What is needed:
Go through the entries below and tally each line holding the string "IDLE". Return the number only.

Input material:
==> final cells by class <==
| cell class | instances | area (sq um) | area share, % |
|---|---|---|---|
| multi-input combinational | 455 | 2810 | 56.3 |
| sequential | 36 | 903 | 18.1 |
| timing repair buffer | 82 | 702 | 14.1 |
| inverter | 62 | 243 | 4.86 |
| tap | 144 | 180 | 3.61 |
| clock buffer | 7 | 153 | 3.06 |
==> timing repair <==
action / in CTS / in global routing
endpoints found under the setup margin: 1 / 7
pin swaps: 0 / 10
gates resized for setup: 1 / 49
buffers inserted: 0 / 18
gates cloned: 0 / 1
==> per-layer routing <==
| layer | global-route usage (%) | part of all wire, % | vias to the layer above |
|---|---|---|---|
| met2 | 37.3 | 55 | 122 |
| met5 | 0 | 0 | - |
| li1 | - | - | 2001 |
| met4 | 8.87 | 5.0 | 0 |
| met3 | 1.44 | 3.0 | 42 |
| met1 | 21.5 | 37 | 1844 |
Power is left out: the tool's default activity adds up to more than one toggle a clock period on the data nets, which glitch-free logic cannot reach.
`config.mk`:
```
export PLATFORM = sky130hd
export DESIGN_NAME = mem_access_flat
export DESIGN_NICKNAME = d
export VERILOG_FILES = /design/src/rtl/mem_access_pkg.sv /design/src/rtl/mem_access_if.sv /design/src/rtl/mem_access_lane_align.sv /design/src/rtl/mem_access.sv /design/src/flat_wrapper.sv
export SDC_FILE = /design/constraint.sdc
export NUM_CORES = 1
export LEC_CHECK = 0
export BUFFER_PORTS_ARGS = -buffer_cell sky130_fd_sc_hd__buf_2
export CAP_MARGIN = 40
export CORE_MARGIN = 5
export CORE_UTILIZATION = 25
export CTS_BUF_LIST = sky130_fd_sc_hd__clkbuf_16
export CTS_CLUSTER_DIAMETER = 30
export DETAILED_ROUTE_END_ITERATION = 10
export PLACE_DENSITY = 0.54
export REMOVE_ABC_BUFFERS = 1
export SLEW_MARGIN = 40
export SYNTH_ARGS = -nofsm -noshare
export SYNTH_HDL_FRONTEND = slang
export SYNTH_SLANG_ARGS = --single-unit
```
`constraint.sdc`:
```
create_clock -name clk -period 6.45 [get_ports clk]
set_input_delay 0.9675 -clock clk [delete_from_list [all_inputs] [get_ports clk]]
set_output_delay 0.9675 -clock clk [all_outputs]
set_load 0.03 [all_outputs]
```
**src/rtl/fifo_wr_arbiter_pkg.sv**
```systemverilog
// fifo_arb_pkg: shared definitions for the FIFO write-port arbiter.
//   arb_state_e : arbiter FSM encoding (IDLE / BURST / ROTATE)
//   CNT_MAX     : saturation value of the optional per-producer word counters
//   wrap_inc    : modulo-n increment used for the round-robin pointer
package fifo_arb_pkg;

  typedef enum logic [1:0] {
    IDLE   = 2'd0,
    BURST  = 2'd1,
    ROTATE = 2'd2
  } arb_state_e;

  localparam logic [15:0] CNT_MAX = 16'hFFFF;

  // Next index after v in a ring of n entries.
  function automatic int unsigned wrap_inc(input int unsigned v, input int unsigned n);
    if (v + 32'd1 >= n) begin
      return 32'd0;
    end else begin
      return v + 32'd1;
    end
  endfunction

endpackage

```
**src/rtl/fifo_wr_arbiter_if.sv**
```systemverilog
// fifo_wr_arbiter_if: producer/FIFO-facing bundle of the write arbiter.
//   req, req_data  : producer requests and their packed words
//   ack            : one-hot "word consumed" pulse back to the producers
//   fifo_full      : FIFO full flag
//   fifo_we        : FIFO write enable
//   fifo_data      : FIFO write data
//   grant_valid/id : current burst owner
// Modports: slave = arbiter view, master = producers + FIFO view.
interface fifo_wr_arbiter_if #(
  parameter int width    = 16,
  parameter int num_req  = 4,
  parameter int id_width = $clog2(num_req)
);
  logic [num_req-1:0]       req;
  logic [num_req*width-1:0] req_data;
  logic [num_req-1:0]       ack;
  logic                     fifo_full;
  logic                     fifo_we;
  logic [width-1:0]         fifo_data;
  logic                     grant_valid;
  logic [id_width-1:0]      grant_id;

  modport slave (
    input  req, req_data, fifo_full,
    output ack, fifo_we, fifo_data, grant_valid, grant_id
  );

  modport master (
    output req, req_data, fifo_full,
    input  ack, fifo_we, fifo_data, grant_valid, grant_id
  );
endinterface

```
**src/rtl/fifo_wr_arbiter_rr_picker.sv**
```systemverilog
// rr_picker: combinational round-robin search.
//   i_req   : request vector
//   i_ptr   : index the search starts from
//   o_found : at least one request is set
//   o_idx   : first set request at or above i_ptr, wrapping to 0
module rr_picker #(
  parameter int num_req  = 4,
  parameter int id_width = $clog2(num_req)
) (
  input  logic [num_req-1:0]  i_req,
  input  logic [id_width-1:0] i_ptr,
  output logic                o_found,
  output logic [id_width-1:0] o_idx
);

  // Walk the ring once starting at i_ptr; the first hit wins.
  always_comb begin
    o_found = 1'b0;
    o_idx   = '0;
    for (int k = 0; k < num_req; k++) begin
      int unsigned j;
      j = (32'(i_ptr) + 32'(k)) % 32'(num_req);
      if (!o_found && i_req[j]) begin
        o_found = 1'b1;
        o_idx   = id_width'(j);
      end else begin
        o_found = o_found;
      end
    end
  end

endmodule

```
**src/rtl/fifo_wr_arbiter.sv**
```systemverilog
// fifo_wr_arbiter: shares one FIFO write port among num_req producers with
// round-robin arbitration and bursts of at most max_burst words.
//   clk, rst : clock and synchronous active-high reset
//   bus      : fifo_wr_arbiter_if.slave (requests, acks, FIFO write side, grant)
//   word_cnt : per-producer 16-bit saturating ack counters, present only when
//              the macro FIFO_ARB_WORD_CNT_EN is defined
// Writes are combinational (zero-latency) from state, req and fifo_full, so a
// full FIFO blocks the write in the same cycle it is flagged.
module fifo_wr_arbiter
  import fifo_arb_pkg::*;
#(
  parameter int width     = 16,
  parameter int num_req   = 4,
  parameter int max_burst = 4,
  parameter int id_width  = $clog2(num_req)
) (
  input  logic                    clk,
  input  logic                    rst,
  fifo_wr_arbiter_if.slave        bus
`ifdef FIFO_ARB_WORD_CNT_EN
  ,
  output logic [num_req*16-1:0]   word_cnt
`endif
);

  localparam int CNT_W = $clog2(max_burst + 1);

  arb_state_e          r_state, w_next_state;
  logic [id_width-1:0] r_ptr, w_next_ptr;
  logic [id_width-1:0] r_owner, w_next_owner;
  logic [CNT_W-1:0]    r_cnt, w_next_cnt;
  logic [CNT_W-1:0]    w_cnt_inc;
  logic                w_pick_found;
  logic [id_width-1:0] w_pick_idx;
  logic                w_we;
  logic [id_width-1:0] w_writer;
  logic [num_req-1:0]  w_ack;

  rr_picker #(
    .num_req  (num_req),
    .id_width (id_width)
  ) u_picker (
    .i_req   (bus.req),
    .i_ptr   (r_ptr),
    .o_found (w_pick_found),
    .o_idx   (w_pick_idx)
  );

  assign w_cnt_inc = r_cnt + CNT_W'(1);

  // State register.
  always_ff @(posedge clk) begin
    if (rst) begin
      r_state <= IDLE;
      r_ptr   <= '0;
      r_owner <= '0;
      r_cnt   <= '0;
    end else begin
      r_state <= w_next_state;
      r_ptr   <= w_next_ptr;
      r_owner <= w_next_owner;
      r_cnt   <= w_next_cnt;
    end
  end

  // Next-state and write decision.
  always_comb begin
    w_next_state = r_state;
    w_next_ptr   = r_ptr;
    w_next_owner = r_owner;
    w_next_cnt   = r_cnt;
    w_we         = 1'b0;
    w_writer     = r_owner;
    if (rst) begin
      // Nothing is written while reset is held, even if requests are present.
      w_we = 1'b0;
    end else begin
      case (r_state)
        IDLE: begin
          if (!bus.fifo_full && w_pick_found) begin
            w_we         = 1'b1;
            w_writer     = w_pick_idx;
            w_next_owner = w_pick_idx;
            w_next_cnt   = CNT_W'(1);
            w_next_state = (max_burst == 1) ? ROTATE : BURST;
          end else begin
            w_next_state = IDLE;
          end
        end
        BURST: begin
          if (!bus.req[r_owner]) begin
            // Owner gave up: the rest of its burst is forfeited.
            w_next_state = ROTATE;
          end else if (bus.fifo_full) begin
            // Stall but keep the grant.
            w_next_state = BURST;
          end else if (r_cnt < CNT_W'(max_burst)) begin
            w_we       = 1'b1;
            w_next_cnt = w_cnt_inc;
            w_next_state = (w_cnt_inc == CNT_W'(max_burst)) ? ROTATE : BURST;
          end else begin
            // Burst length already exhausted; cannot normally be reached.
            w_next_state = ROTATE;
          end
        end
        ROTATE: begin
          w_next_ptr   = id_width'(wrap_inc(32'(r_owner), 32'(num_req)));
          w_next_cnt   = '0;
          w_next_state = IDLE;
        end
        default: begin
          w_next_state = IDLE;
          w_next_cnt   = '0;
        end
      endcase
    end
  end

  assign w_ack           = w_we ? (num_req'(1'b1) << w_writer) : '0;
  assign bus.ack         = w_ack;
  assign bus.fifo_we     = w_we;
  assign bus.fifo_data   = w_we ? bus.req_data[w_writer*width +: width] : '0;
  // Grant outputs come from registers but read as zero during the reset cycle.
  assign bus.grant_valid = !rst && ((r_state == BURST) || (r_state == ROTATE));
  assign bus.grant_id    = rst ? '0 : r_owner;

`ifdef FIFO_ARB_WORD_CNT_EN
  logic [num_req*16-1:0] r_word_cnt;

  // Per-producer ack counters, saturating at CNT_MAX.
  always_ff @(posedge clk) begin
    for (int i = 0; i < num_req; i++) begin
      if (rst) begin
        r_word_cnt[i*16 +: 16] <= 16'd0;
      end else if (w_ack[i] && (r_word_cnt[i*16 +: 16] != CNT_MAX)) begin
        r_word_cnt[i*16 +: 16] <= r_word_cnt[i*16 +: 16] + 16'd1;
      end else begin
        r_word_cnt[i*16 +: 16] <= r_word_cnt[i*16 +: 16];
      end
    end
  end

  assign word_cnt = r_word_cnt;
`endif

endmodule

```
**src/flat_wrapper.sv**
```systemverilog
// flat-port wrapper written by rule: the top's interface ports become plain ports
module fifo_wr_arbiter_flat import fifo_arb_pkg::*;
#(
  parameter int width     = 16,
  parameter int num_req   = 4,
  parameter int max_burst = 4,
  parameter int id_width  = $clog2(num_req)
)
  (clk, rst, bus_req, bus_req_data, bus_fifo_full, bus_ack, bus_fifo_we, bus_fifo_data, bus_grant_valid, bus_grant_id);
  fifo_wr_arbiter_if #(.width(width), .num_req(num_req), .id_width(id_width)) bus_i ();
  input  logic clk;
  input  logic rst;
  input wire logic [$bits(bus_i.req)-1:0] bus_req;
  input wire logic [$bits(bus_i.req_data)-1:0] bus_req_data;
  input wire logic [$bits(bus_i.fifo_full)-1:0] bus_fifo_full;
  output wire logic [$bits(bus_i.ack)-1:0] bus_ack;
  output wire logic [$bits(bus_i.fifo_we)-1:0] bus_fifo_we;
  output wire logic [$bits(bus_i.fifo_data)-1:0] bus_fifo_data;
  output wire logic [$bits(bus_i.grant_valid)-1:0] bus_grant_valid;
  output wire logic [$bits(bus_i.grant_id)-1:0] bus_grant_id;
  assign bus_i.req = bus_req;
  assign bus_i.req_data = bus_req_data;
  assign bus_i.fifo_full = bus_fifo_full;
  assign bus_ack = bus_i.ack;
  assign bus_fifo_we = bus_i.fifo_we;
  assign bus_fifo_data = bus_i.fifo_data;
  assign bus_grant_valid = bus_i.grant_valid;
  assign bus_grant_id = bus_i.grant_id;
  fifo_wr_arbiter #(.width(width), .num_req(num_req), .max_burst(max_burst), .id_width(id_width)) u_core (.clk(clk), .rst(rst), .bus(bus_i));
endmodule
```
**config.mk**
```make
export PLATFORM = sky130hd
export DESIGN_NAME = fifo_wr_arbiter_flat
export DESIGN_NICKNAME = d
export VERILOG_FILES = /design/src/rtl/fifo_wr_arbiter_pkg.sv /design/src/rtl/fifo_wr_arbiter_if.sv /design/src/rtl/fifo_wr_arbiter_rr_picker.sv /design/src/rtl/fifo_wr_arbiter.sv /design/src/flat_wrapper.sv
export SDC_FILE = /design/constraint.sdc
export NUM_CORES = 1
export LEC_CHECK = 0
export CAP_MARGIN = 5
export CORE_UTILIZATION = 34
export DETAILED_ROUTE_END_ITERATION = 8
export GPL_TIMING_DRIVEN = 0
export MAX_ROUTING_LAYER = met4
export PLACE_DENSITY = 0.84
export SETUP_SLACK_MARGIN = 0.15
export SLEW_MARGIN = 25
export SYNTH_ARGS = -nofsm -noshare
export SYNTH_HDL_FRONTEND = slang
export SYNTH_SLANG_ARGS = --single-unit
```
**constraint.sdc**
```tcl
create_clock -name clk -period 3.1 [get_ports clk]
set_input_delay 0.775 -clock clk [delete_from_list [all_inputs] [get_ports clk]]
set_output_delay 0.775 -clock clk [all_outputs]
set_load 0.1 [all_outputs]
```
==> parameters.txt, run 1 <==
Parameter                              Value

Global route
  Pin count of the biggest net entering global routing    11
  Antenna violations before repair    0

Clocking
  Cell at the root of the clock tree    clkbuf_4
  Count of hold-fix buffers inserted at cts    0
  TritonCTS Buffers    3
  Total number of H-tree levels    1
  Maximum clock path buffer count    2
  Clock net sink count    9

Timing
  Last worst endpoint in the global-route repair_timing    bus_fifo_data[7]
  Kind of the worst endpoint    top-level output

Floorplanning
  Die Ht    61.9 um
  Die X-Extent    between 60 and 70 um
  I/O pin total    between 90 and 100
  Core Rows    21
  Initial standard-cell utilization of the core    between 30% and 40%

Yosys
  Number of warning messages in the yosys log    0
  Average cell area after synthesis    about 8.8 um2
  Synth Instances    between 100 and 150
  Post-synth design cell area    roughly 1200 um2
  Total of flip-flops plus latches after synthesis    9
  Post-synth net total    215
  Unique cell type count in the Yosys netlist    38
  Portion of the post-synthesis area used by sequential elements    between 10% and 20%

Place
  Hpwl dp    4.06 mm
  Port buffer count    between 90 and 100
  Weighted congestion reported at the end of routability-driven placement    0.854
  Cell total after placement    between 200 and 300

Outcome
  Result of the run    stopped before the end
  Halt Reason    [ERROR DPL-0033] detailed placement checks failed during check placement.
  Halt Stage    5_1_grt
-- per-stage QoR --
| stage | setup WS (ns) | area [um2] |
|---|---|---|
| after global placement | -1.70 | 2520 |
| after CTS | -0.227 | 3080 |
| after floorplan | -0.296 | 1520 |
| after detailed placement | -1.75 | 2520 |
-- cells in the mapped netlist --
master,n,area [um2]
clkbuf_1,1,3.75
a21oi_2,1,8.76
mux2i_1,34,340
or2_2,1,6.26
o22ai_1,16,100
inv_4,1,6.26
inv_1,6,22.5
o21bai_1,1,7.51
nor2_1,8,30.0
nor4_2,1,12.5
mux4_2,1,22.5
nand2_4,1,11.3
o21ai_1,1,5.00
or3b_1,1,8.76
a211oi_1,3,22.5
nand2_1,6,22.5
and2_1,1,6.26
nor2b_1,6,37.5
mux2_2,1,11.3
a41oi_2,1,16.3
a31oi_4,1,21.3
and3_1,3,18.8
nand2_2,1,6.26
or4_4,1,11.3
a32oi_1,1,8.76
nand4b_1,1,8.76
o21ai_0,4,20.0
nor2_2,1,6.26
nor3b_4,1,18.8
dfxtp_1,9,180
buf_6,6,67.6
o31ai_1,1,7.51
o21ba_2,1,10.0
a21oi_1,5,25.0
nor3_1,2,10.0
nor3b_2,1,12.5
ha_1,6,75.1
o31a_1,1,8.76
-- cells by family after synthesis --
logic type	synth area share [%]
flip-flops	14.8
AND/OR/NAND/NOR	18.7
adder cells (fa/ha/maj)	6.16
buffers and inverters	8.21
AO/OA/AOI/OAI	21.5
multiplexers	30.7
-- repair_timing --
action / 4_1_cts
pin swaps: 23
setup buffers: 10
resized for setup: 268
cloned: 1
setup endpoints to repair: 24
==> run 2, diff against run 1 <==
- CORE_UTILIZATION: 34 -> 25
- MAX_ROUTING_LAYER: met4 -> not set
- PLACE_DENSITY: 0.84 -> not set
- PLACE_DENSITY_LB_ADDON: not set -> 0.15
- SETUP_SLACK_MARGIN: 0.15 -> not set
==> run 2 against run 1 <==
The flow now finishes, with violations (negative setup slack); synthesized area stayed put; synthesized cell count unchanged.
==> parameters.txt, run 2 <==
Parameter                              Value

Outcome
  Result of the run    finished with violations
  Violations in the final reports    negative setup slack

Floorplanning
  Initial standard-cell utilization of the core    ~26%
  Die X-Extent    between 70 and 80 um
  Die Ht    around 70 um
  Die outline area    between 5000 and 6000 um2
  Core Rows    25
  I/O pin total    95
  Area of the core region    about 4700 um2

Layout
  Most common library cell in the layout ignoring fill and taps    clkdlybuf4s50_1
  Flip-flop count of the largest register after layout    3
  Post-layout net count    between 300 and 400
  Share of cells above drive strength 1    47.1%
  Top library cells by usage in the layout, fill and taps aside    clkdlybuf4s50_1 (64), buf_12 (28), mux2i_2 (17), o22ai_4 (16), buf_4 (12)
  Register containing the most flip-flops in the final layout    u_core.r_cnt
  N_diodes    0
  Final instance area    3230 um2
  Final cell count without fillers    about 310
  Area grow syn2layout    165%

Yosys
  Post-synth net total    215
  Cell taking the most area after synthesis    mux2i_1
  Area share of the largest cell type after synthesis    between 20 and 30%
  Average cell area after synthesis    a little under 9 um2
  Most frequent cell after synthesis    mux2i_1
  Predominant post-synthesis flop cell    dfxtp_1
  Cell types occupying the most area after synthesis    mux2i_1 (28%), dfxtp_1 (15%), o22ai_1 (8.2%), ha_1 (6.2%), buf_6 (5.5%)
  Portion of the post-synthesis area used by sequential elements    between 10% and 20%
  Number of synthesized flops with an enable pin    0
  Total of flip-flops plus latches after synthesis    9
  Unique cell type count in the Yosys netlist    38
  Share of flip-flops with an asynchronous set or reset    0%
  List of most frequent post-synthesis cells    mux2i_1 (34), o22ai_1 (16), dfxtp_1 (9)
  Number of warning messages in the yosys log    0
  Synth Instances    roughly 140
  Post-synth design cell area    ~1200 um2

Routing
  Iteration-0 DRC count of the detailed router    42
  Count of vias placed by the detailed router    between 1500 and 2000
  Vias per inst    about 5
  Residual antenna-violating net count after detailed routing    0
  Routed len/inst    around 16 um
  Number of design rule violations left after detail routing    0
  Final WL    slightly below 5 mm
  Drt pass-1 iters    4

Timing
  Number of max-slew violations in the final report    0
  Final hold viol count    0
  Fin worst setup slack    -0.214 ns
  Measured slew at the worst slew-check pin    ~0.95 ns
  Max_slew headroom    roughly 37%
  Max Fclk    about 300 MHz
  Ratio of final minimum period to clock period    107%
  Unrepaired setup endpoints after global routing    yes
  Clock period minus final worst setup slack    ~3.3 ns
  Post-route clock skew    between 0.004 and 0.005 ns
  Number of endpoints failing setup at the final stage    19

Power and ir drop
  Pleak    ~1.2 nW
  Peak supply drop    0.315 mV
  Net Sw Power    between 400 and 500 uW
  Power share of the clock group    14.1%
  Switching share of power    42.6%
  Total internal power    around 540 uW
  Power density cells    292 nW/um2
  Share of total power in sequential cells    13.6%
  Combinational share of power    around 72%

Setup path
  Classification of the worst setup path    input pin to output pin
  Worst flop-to-flop path endpoint    u_core.r_cnt[0]
  Kind of start point of the critical path    input pin
  Stage delay of the slowest cell on the critical path    0.55 ns
  Logic depth of the worst register-to-register path    5
  Crit path DAT    approximately 2.5 ns
  Crit path launch    bus_req[2]
  Launch point of the worst reg-to-reg path    u_core.r_owner[0]
  Endpoint of the worst setup timing path    bus_fifo_data[7]
  Setup crit end kind    output pin
  Slowest-stage cell, CP    or4_4
  CP Cell Sequence    buf_8 -> or4_4 -> a21oi_2 -> a41oi_2 -> buf_6 -> buf_12 -> mux2i_2 -> o22ai_4 -> buf_12
  Top fanout value on the critical path    10
  Setup slack on the worst flop-to-flop path    ~1.3 ns
  Cell occurring most often along the worst timing path    buf_12
  Data required time at the worst endpoint    2.32 ns

Global route
  Number of global-route vias before repair    1600
  Antenna violations before repair    0
  Pin count of the biggest net entering global routing    11
  Total congestion overflow after global routing    0
  Global-route wire length before repair    roughly 8 mm
  GR Util All Layers    about a fifth

Clocking
  Clock tree from TritonCTS    yes
  TritonCTS Buffers    3
  Cell at the root of the clock tree    clkbuf_8
  Latest clock arrival within the worst-skew pair    about 0.23 ns
  Clock net sink count    9
  Count of hold-fix buffers inserted at cts    0
  Maximum clock path buffer count    2
  Total number of H-tree levels    1
  Clock transition at the registers of the reported paths    0.04 ns

Place
  Hpwl dp    roughly 3.5 mm
  Pre-CTS worst setup slack    -1.73 ns
  Port buffer count    94
  Cell total after placement    286
  Cell area after placement    roughly 2500 um2
  Weighted congestion reported at the end of routability-driven placement    around 0.76

Flow run
  MaxCap Viol Count    0

Worst hold path
  Path category of the worst min-delay check    register to register
[run 2: cell counts after synthesis]
Identical to the previous run, type by type.
[run 2: worst min path at each step]
| stage | from | end | cells after the start |
|---|---|---|---|
| 2_1_floorplan | u_core.r_cnt[0] | u_core.r_cnt[0] | 2 |
| 3_3_place_gp | u_core.r_cnt[0] | u_core.r_cnt[0] | 2 |
| 3_5_place_dp | u_core.r_cnt[0] | u_core.r_cnt[0] | 2 |
| 4_1_cts | u_core.r_cnt[0] | u_core.r_cnt[0] | 2 |
| 5_1_grt | u_core.r_cnt[0] | u_core.r_cnt[0] | 2 |
| 6_report | u_core.r_cnt[0] | u_core.r_cnt[0] | 2 |
[run 2: stage by stage]
step | power, mW | TNS (ns) | hold WS [ns] | utilization (%)
final | 0.943 | -3.21 | 0.499 | 68.9
after global routing | 0.983 | -4.20 | 0.539 | 68.9
after CTS | 0.910 | -3.57 | 0.503 | 65.8
after detailed placement | 0.656 | -34.99 | 0.492 | 53.7
after global placement | 0.653 | -34.86 | 0.489 | 53.7
after floorplan | 0.493 | -4.34 | 0.466 | -
[run 2: cell families after synthesis]
kind of cell	Yosys count	synth area share (%)
AO/OA/AOI/OAI	37	21.5
adder cells (fa/ha/maj)	6	6.16
buffers and inverters	14	8.21
flip-flops	9	14.8
multiplexers	36	30.7
AND/OR/NAND/NOR	36	18.7
[run 2: routing by layer]
layer	vias to the layer above	part of all wire [%]	global-route usage, %
met3	6	6.5	3.66
met2	61	51	37.2
met4	0	1.1	4.14
li1	766	-	-
met5	-	0	0
met1	712	41	23.8
[run 2: critical path: cells and delay by family]
family,cells,cell delay (ns)
buffers and inverters,4,0.64
AND/OR/NAND/NOR,1,0.55
AO/OA/AOI/OAI,3,0.40
multiplexers,1,0.17
[run 2: power groups by stage]
stage          sequential, mW  clock (mW)  combinational [mW]
6_report                0.128       0.133               0.682
5_1_grt                 0.129       0.143               0.711
4_1_cts                 0.128       0.137               0.645
3_5_place_dp            0.130           0               0.526
3_3_place_gp            0.130           0               0.523
2_1_floorplan           0.129           0               0.365
[run 2: final cells by class]
type / count / area, um2
plain buffers: 7 / 115
inverters: 7 / 33.8
fillers: 355 / 1460
well taps: 54 / 67.6
multi-input cells: 115 / 1410
clock buffers: 4 / 45.0
flip-flops and latches: 9 / 180
repair buffers: 115 / 1380
[run 2: what timing repair did]
action | 4_1_cts | 5_1_grt
pin swaps | 14 | 10
gates cloned | 2 | 0
resized for setup | 251 | 27
setup buffers | 16 | 3
setup endpoints to repair | 24 | 20
Note: power is estimated with default switching activity, not from simulation.
==> run 3, diff against run 2 <==
- CORE_ASPECT_RATIO: not set -> 1.25
- SLEW_MARGIN: 25 -> not set
==> run 3 against run 2 <==
The run still ends with negative setup slack left; die area barely moved; sequential cell count did not move; routed wire length rose by 8.7%; total power rose by 2.4%; clock power barely moved; via count rose by 2.9%; final area rose by 2.8%; critical endpoint is now bus_fifo_data[11]; largest power group unchanged.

Answer area:
7